→ Your goal
Go through the material below and report how many lines contain "above". Give only the number.

(Data records)

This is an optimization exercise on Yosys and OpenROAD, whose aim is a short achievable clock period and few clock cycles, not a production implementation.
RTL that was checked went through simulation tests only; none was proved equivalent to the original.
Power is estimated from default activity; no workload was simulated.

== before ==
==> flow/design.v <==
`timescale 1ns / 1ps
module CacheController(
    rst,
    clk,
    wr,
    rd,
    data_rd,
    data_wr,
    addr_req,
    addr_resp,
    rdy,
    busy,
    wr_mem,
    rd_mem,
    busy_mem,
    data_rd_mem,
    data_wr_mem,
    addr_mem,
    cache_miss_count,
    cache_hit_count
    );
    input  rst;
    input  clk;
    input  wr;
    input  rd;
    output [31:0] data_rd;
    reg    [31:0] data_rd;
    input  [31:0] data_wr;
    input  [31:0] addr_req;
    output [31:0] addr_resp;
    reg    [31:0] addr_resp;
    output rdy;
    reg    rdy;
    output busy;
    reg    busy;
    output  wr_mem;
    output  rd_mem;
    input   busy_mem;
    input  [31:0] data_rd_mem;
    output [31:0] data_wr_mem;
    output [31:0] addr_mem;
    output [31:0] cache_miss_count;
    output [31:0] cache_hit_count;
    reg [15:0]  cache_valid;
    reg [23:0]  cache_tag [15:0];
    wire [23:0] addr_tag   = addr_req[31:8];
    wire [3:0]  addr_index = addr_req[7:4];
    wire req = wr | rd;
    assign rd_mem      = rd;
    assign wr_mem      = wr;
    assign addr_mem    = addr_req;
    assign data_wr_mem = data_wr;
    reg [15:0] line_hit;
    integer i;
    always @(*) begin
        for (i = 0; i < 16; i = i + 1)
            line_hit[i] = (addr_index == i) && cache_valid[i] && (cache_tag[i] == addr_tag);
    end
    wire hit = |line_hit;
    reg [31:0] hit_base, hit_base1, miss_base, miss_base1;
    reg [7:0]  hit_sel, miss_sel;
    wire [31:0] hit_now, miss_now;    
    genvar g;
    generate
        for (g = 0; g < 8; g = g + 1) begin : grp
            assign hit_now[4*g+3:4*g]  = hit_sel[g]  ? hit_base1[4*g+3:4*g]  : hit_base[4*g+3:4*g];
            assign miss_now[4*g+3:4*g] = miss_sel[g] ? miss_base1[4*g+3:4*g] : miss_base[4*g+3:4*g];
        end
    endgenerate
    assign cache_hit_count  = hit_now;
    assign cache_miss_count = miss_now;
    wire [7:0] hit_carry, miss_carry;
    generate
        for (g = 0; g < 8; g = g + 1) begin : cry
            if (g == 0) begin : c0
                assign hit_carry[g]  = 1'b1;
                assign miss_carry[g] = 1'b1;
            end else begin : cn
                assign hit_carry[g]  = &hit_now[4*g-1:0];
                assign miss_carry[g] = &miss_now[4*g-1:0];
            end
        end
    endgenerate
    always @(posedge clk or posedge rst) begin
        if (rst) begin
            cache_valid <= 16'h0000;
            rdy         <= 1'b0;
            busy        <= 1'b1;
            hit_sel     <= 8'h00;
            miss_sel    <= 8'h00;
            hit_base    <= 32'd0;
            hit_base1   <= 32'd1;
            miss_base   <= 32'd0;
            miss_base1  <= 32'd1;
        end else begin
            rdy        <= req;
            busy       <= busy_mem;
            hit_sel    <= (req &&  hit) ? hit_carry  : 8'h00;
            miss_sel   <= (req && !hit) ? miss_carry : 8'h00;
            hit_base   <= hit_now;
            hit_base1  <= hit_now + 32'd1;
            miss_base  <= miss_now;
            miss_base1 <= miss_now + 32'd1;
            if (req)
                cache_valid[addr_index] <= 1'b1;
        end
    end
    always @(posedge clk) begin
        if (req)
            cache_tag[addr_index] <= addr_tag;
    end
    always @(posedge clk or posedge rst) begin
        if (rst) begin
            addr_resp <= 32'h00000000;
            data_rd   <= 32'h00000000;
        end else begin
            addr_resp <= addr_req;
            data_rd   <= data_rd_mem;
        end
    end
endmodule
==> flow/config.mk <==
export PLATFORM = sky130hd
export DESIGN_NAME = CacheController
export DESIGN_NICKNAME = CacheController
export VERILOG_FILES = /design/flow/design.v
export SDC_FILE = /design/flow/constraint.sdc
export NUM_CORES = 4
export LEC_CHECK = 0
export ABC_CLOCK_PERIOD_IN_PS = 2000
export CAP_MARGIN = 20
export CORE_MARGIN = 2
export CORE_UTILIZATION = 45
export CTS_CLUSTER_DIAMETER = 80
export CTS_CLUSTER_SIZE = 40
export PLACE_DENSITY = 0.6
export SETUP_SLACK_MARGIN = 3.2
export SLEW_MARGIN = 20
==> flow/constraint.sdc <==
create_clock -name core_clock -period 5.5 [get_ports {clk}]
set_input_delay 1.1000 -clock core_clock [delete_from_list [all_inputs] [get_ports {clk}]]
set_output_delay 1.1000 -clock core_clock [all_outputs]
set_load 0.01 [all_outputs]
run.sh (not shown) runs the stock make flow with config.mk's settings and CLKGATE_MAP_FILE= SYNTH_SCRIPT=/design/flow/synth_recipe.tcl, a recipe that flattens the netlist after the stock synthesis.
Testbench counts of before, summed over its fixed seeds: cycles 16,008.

(End Data records)
(Data records)

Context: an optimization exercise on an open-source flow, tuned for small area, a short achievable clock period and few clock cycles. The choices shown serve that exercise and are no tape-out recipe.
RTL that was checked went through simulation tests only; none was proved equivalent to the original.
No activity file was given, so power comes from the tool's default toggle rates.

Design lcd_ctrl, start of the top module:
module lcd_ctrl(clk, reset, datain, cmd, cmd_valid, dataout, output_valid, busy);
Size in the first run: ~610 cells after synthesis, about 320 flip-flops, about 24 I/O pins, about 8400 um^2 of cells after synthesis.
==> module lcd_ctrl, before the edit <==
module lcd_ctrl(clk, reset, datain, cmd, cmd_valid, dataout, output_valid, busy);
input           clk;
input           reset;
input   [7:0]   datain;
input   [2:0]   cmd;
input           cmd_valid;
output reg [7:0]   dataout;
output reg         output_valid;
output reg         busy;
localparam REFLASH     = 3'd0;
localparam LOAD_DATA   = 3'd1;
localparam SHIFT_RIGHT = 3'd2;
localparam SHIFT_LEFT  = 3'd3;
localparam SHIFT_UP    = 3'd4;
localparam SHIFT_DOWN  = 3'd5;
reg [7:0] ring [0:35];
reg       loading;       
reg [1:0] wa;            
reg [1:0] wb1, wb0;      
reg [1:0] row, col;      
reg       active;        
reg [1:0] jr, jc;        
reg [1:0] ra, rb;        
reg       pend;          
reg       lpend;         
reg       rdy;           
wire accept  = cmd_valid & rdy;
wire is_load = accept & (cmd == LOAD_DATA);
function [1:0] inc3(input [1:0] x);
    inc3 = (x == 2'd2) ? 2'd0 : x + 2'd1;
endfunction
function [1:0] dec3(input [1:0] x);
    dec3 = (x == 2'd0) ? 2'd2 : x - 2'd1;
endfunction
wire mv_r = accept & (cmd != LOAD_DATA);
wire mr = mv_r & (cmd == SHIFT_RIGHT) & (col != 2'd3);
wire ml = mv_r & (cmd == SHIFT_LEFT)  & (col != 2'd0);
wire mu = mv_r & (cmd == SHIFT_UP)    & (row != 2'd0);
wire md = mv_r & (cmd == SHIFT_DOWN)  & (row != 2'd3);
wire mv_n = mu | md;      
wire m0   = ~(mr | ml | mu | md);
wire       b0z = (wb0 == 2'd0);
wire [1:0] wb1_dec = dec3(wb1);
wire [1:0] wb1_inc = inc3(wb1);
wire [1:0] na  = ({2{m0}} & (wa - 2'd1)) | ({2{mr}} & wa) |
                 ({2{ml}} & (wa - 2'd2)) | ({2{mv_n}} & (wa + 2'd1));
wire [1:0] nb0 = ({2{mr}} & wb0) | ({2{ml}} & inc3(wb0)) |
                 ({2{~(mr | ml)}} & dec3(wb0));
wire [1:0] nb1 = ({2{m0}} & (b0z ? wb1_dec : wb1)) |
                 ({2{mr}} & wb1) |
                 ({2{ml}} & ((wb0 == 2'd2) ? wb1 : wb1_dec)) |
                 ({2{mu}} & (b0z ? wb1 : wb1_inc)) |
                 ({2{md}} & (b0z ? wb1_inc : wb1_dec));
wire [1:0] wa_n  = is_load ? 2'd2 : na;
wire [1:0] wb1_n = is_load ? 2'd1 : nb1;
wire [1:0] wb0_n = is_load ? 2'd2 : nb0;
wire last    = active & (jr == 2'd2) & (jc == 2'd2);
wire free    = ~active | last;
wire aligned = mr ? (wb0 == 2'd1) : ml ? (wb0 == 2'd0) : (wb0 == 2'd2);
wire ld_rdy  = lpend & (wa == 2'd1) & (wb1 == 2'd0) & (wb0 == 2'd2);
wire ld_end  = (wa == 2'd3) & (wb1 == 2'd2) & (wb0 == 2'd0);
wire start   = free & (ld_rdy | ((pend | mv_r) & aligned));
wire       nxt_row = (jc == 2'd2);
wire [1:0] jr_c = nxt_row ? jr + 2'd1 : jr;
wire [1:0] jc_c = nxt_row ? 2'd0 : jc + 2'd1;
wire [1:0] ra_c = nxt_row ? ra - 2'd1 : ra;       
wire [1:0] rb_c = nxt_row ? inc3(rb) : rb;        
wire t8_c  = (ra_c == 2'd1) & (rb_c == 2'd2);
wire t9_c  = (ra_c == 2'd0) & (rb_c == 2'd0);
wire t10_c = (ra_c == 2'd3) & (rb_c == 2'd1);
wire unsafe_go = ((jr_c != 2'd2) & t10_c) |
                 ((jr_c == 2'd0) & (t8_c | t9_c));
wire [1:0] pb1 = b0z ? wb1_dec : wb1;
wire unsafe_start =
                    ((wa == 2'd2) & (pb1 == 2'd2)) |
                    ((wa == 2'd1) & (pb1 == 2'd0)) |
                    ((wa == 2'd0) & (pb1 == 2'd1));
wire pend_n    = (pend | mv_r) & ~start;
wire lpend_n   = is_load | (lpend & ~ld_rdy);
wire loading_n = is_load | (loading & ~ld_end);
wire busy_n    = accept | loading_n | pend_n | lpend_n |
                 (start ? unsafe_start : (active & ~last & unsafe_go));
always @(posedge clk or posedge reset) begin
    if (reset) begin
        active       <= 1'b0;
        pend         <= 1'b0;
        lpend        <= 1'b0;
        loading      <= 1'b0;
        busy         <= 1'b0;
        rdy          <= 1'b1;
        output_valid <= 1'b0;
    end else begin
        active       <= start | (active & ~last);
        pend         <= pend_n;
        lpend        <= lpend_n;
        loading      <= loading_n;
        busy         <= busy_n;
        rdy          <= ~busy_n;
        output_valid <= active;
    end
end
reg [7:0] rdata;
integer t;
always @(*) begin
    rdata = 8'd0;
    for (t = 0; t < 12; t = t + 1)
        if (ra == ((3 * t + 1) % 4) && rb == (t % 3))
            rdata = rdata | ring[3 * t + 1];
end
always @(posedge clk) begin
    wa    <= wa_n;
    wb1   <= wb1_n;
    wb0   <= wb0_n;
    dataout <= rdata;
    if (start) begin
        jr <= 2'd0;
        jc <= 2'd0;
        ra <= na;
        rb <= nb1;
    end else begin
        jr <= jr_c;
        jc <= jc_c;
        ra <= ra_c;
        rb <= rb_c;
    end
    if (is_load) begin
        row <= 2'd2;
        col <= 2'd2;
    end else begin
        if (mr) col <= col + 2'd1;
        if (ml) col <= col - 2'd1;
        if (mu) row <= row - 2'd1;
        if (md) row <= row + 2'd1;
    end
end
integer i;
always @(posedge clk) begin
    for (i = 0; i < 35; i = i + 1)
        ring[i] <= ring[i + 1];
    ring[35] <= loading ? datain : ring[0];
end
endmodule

(End Data records)
(Data records)

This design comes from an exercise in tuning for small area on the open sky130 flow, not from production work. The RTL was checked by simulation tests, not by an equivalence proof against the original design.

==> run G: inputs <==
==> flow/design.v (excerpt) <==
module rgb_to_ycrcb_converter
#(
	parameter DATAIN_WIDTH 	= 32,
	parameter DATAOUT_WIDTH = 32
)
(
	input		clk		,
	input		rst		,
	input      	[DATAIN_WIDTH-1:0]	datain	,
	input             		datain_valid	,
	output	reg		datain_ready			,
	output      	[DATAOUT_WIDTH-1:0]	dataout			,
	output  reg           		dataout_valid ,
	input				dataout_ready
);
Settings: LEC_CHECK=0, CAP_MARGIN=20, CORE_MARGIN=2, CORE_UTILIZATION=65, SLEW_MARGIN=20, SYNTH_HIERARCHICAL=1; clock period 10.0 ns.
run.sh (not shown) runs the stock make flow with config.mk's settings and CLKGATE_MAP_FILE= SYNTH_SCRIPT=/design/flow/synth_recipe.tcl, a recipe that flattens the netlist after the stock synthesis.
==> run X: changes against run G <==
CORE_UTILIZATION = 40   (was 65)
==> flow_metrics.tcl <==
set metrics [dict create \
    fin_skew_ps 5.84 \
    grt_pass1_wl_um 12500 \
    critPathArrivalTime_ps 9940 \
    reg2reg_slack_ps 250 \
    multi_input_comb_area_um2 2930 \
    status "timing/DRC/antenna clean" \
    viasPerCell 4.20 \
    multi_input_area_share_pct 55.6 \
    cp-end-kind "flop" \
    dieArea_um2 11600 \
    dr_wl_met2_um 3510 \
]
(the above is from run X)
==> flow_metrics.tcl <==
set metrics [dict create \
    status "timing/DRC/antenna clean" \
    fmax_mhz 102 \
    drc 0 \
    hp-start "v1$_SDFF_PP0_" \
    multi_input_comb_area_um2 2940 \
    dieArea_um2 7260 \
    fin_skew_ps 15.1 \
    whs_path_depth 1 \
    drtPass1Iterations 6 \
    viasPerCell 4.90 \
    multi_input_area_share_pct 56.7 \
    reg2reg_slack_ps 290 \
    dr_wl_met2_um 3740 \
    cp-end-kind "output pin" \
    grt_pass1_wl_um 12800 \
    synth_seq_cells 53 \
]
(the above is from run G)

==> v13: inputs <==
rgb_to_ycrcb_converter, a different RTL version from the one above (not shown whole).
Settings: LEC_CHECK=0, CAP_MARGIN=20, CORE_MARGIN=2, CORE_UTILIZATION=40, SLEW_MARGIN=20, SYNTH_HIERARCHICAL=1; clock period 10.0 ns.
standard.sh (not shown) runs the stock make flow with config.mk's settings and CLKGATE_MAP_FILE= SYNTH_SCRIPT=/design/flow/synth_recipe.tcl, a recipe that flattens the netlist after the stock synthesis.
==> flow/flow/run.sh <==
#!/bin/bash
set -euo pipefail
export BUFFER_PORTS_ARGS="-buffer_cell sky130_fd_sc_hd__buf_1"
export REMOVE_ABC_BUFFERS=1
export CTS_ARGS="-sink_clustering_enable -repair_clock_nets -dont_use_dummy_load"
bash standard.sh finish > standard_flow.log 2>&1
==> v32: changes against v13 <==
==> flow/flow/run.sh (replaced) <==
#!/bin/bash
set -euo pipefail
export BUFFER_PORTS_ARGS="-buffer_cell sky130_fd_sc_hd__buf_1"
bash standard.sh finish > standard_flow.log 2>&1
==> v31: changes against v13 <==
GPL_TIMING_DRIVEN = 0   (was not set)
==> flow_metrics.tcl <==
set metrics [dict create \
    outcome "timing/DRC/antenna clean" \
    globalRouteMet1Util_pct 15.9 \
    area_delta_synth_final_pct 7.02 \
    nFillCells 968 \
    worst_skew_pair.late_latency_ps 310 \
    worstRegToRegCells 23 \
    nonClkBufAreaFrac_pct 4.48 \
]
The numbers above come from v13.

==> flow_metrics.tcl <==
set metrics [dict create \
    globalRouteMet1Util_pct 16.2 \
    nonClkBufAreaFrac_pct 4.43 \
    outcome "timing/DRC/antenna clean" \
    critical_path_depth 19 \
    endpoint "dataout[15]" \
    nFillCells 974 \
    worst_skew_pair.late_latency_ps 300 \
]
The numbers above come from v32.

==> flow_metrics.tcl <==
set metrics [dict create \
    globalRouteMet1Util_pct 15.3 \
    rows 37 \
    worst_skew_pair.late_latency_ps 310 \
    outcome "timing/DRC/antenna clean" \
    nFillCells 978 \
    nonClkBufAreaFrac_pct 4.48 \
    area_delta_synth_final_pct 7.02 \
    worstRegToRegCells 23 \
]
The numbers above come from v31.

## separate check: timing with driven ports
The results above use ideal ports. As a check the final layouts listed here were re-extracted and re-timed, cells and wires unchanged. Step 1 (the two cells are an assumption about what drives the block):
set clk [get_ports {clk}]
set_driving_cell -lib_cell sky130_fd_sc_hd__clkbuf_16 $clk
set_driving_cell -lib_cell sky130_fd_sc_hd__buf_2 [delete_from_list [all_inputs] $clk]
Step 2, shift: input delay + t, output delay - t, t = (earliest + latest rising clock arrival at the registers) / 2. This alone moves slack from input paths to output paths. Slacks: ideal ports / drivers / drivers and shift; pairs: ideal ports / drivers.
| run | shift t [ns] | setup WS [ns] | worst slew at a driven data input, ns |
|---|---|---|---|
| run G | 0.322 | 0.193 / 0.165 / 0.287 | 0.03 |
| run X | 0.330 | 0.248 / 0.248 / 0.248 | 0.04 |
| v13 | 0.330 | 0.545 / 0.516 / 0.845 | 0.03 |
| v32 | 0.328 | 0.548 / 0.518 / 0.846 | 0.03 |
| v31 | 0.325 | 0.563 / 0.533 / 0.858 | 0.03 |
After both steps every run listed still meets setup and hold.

(End Data records)

→ Written solution
7